Dogugol – Run

The neighbor’s rooster sounds my first wakeup alarm. I snooze until the morning call to prayer warbles its way from the mosque and through my window. Rubbing my eyes I leave my room to drink from the communal cup which sits atop the family’s clay water sion. My host mother already kneels outside on her prayer mat, facing eastwards towards Mecca. I pass her in running shoes and pants long enough to cover my knees.

As I exit the compound I glance towards the sun peeking over the mountaintops. Within the next few hours it will render the streets unbearable and force everyone into the shade. Even the goats will tiptoe and press against fences to hide in the narrow midday shadow. But for now the air retains last night’s chill.

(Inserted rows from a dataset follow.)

This design comes from an exercise in tuning for small area and a short achievable clock period on the open sky130 flow, not from production work. At most, simulation tests tie the RTL to the original design; equivalence was not proved. The RTL of runs 3 and 4 was laid out without a check of its function.

==> flow/design.v, too long to show whole: its modules and the start of the top module <==
// module grad_top: 172 lines
// module absdiff_v: 154 lines
// module absdiff_h: 154 lines
// module sqsum: 23 lines
// module times3: 64 lines
// module div_r0: 263 lines
// module div_r1: 279 lines
// module sq_r0: 12 lines
// module sq_r1: 27 lines
// module sq_r2: 38 lines
// module div_r2: 273 lines
// module div_r3: 273 lines
// module div_r4: 273 lines
// module div_r5: 273 lines
// module div_r6: 273 lines
// module sq_r3: 49 lines
// module sq_r4: 60 lines
// module sq_r5: 71 lines
// module sq_r6: 84 lines
// module sq_r7: 97 lines
// module sq_r8: 110 lines
// module sq_r9: 111 lines
// module div_r7: 89 lines
// module div_r8: 273 lines
// module div_r9: 205 lines
// module sq_r10: 124 lines
// module sq_r11: 137 lines
// module sq_r12: 109 lines
module grad_top (
    input  wire logic        clk,
    input  wire logic        rst,
    input  wire logic        in_valid,
    input  wire logic        sof,
    input  wire logic [7:0]  pixel,
    output logic             out_valid,
    output logic [32:0]      grad
);
  // ...
==> flow/flow/run.sh <==
#!/bin/bash
# The standard layout (the standard.sh: ORFS with the standard synthesis
# and the standard flow's config.mk and SDC), with a larger setup margin for ORFS's timing
# repair so that it keeps shortening paths past the design's generous period.
set -euo pipefail
MARGIN=$(cat flow/margin.txt)
bash standard.sh SETUP_SLACK_MARGIN=$MARGIN finish > standard.log 2>&1
==> flow/flow/margin.txt <==
14
==> flow/standard.sh <==
#!/bin/bash
# synth_recipe.tcl (not shown) runs the flow's synth.tcl, then flattens the netlist and writes it again
# the make line also repeats each setting of config.mk as NAME=value (left out here)
make -C /OpenROAD-flow-scripts/flow DESIGN_CONFIG=/design/flow/config.mk WORK_HOME=/design/flow/orfs CLKGATE_MAP_FILE= SYNTH_SCRIPT=/design/flow/synth_recipe.tcl "${@:-finish}"
==> flow/config.mk <==
export PLATFORM = sky130hd
export DESIGN_NAME = grad_top
export DESIGN_NICKNAME = grad_top
export VERILOG_FILES = /design/flow/design.v
export SDC_FILE = /design/flow/constraint.sdc
export NUM_CORES = 4
export LEC_CHECK = 0
export CAP_MARGIN = 20
export CORE_MARGIN = 2
export CORE_UTILIZATION = 60
export SLEW_MARGIN = 20
export SYNTH_HIERARCHICAL = 1
==> flow/constraint.sdc <==
create_clock -name core_clock -period 26.0 [get_ports {clk}]
set_input_delay 5.2000 -clock core_clock [delete_from_list [all_inputs] [get_ports {clk}]]
set_output_delay 5.2000 -clock core_clock [all_outputs]
set_load 0.01 [all_outputs]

I set off north on the one concrete road. I pass a good dozen heavy cargo trucks. Beside them the truckers are packing up their sleeping mats and cots. Some lean against their vehicles sipping cafe tuba. Most all of them greet me in Wolof or French, Senegal’s official languages, though plenty of them are Bambara.

The road beside me is lined with restaurants and small food stands, not yet opened. A baker passes on a bike, his rack piled high with baguettes. The only other movement comes from a line of workers in neon yellow, trudging be towards the gold mines.

Within a minute the sleepy morning Mako is past me and I’m on the open road. On either side dry farmland blends into the brush, and farther on lie little mountains. In October the valley was golden with corn, and the mountains green with vegetation. But since the rainy season ended the green steadily browned and the gold burned to black in the nightly brush fires. Whenever I run at dusk instead of dawn, I watch the curved lines of fire lick up the mountainsides in awe.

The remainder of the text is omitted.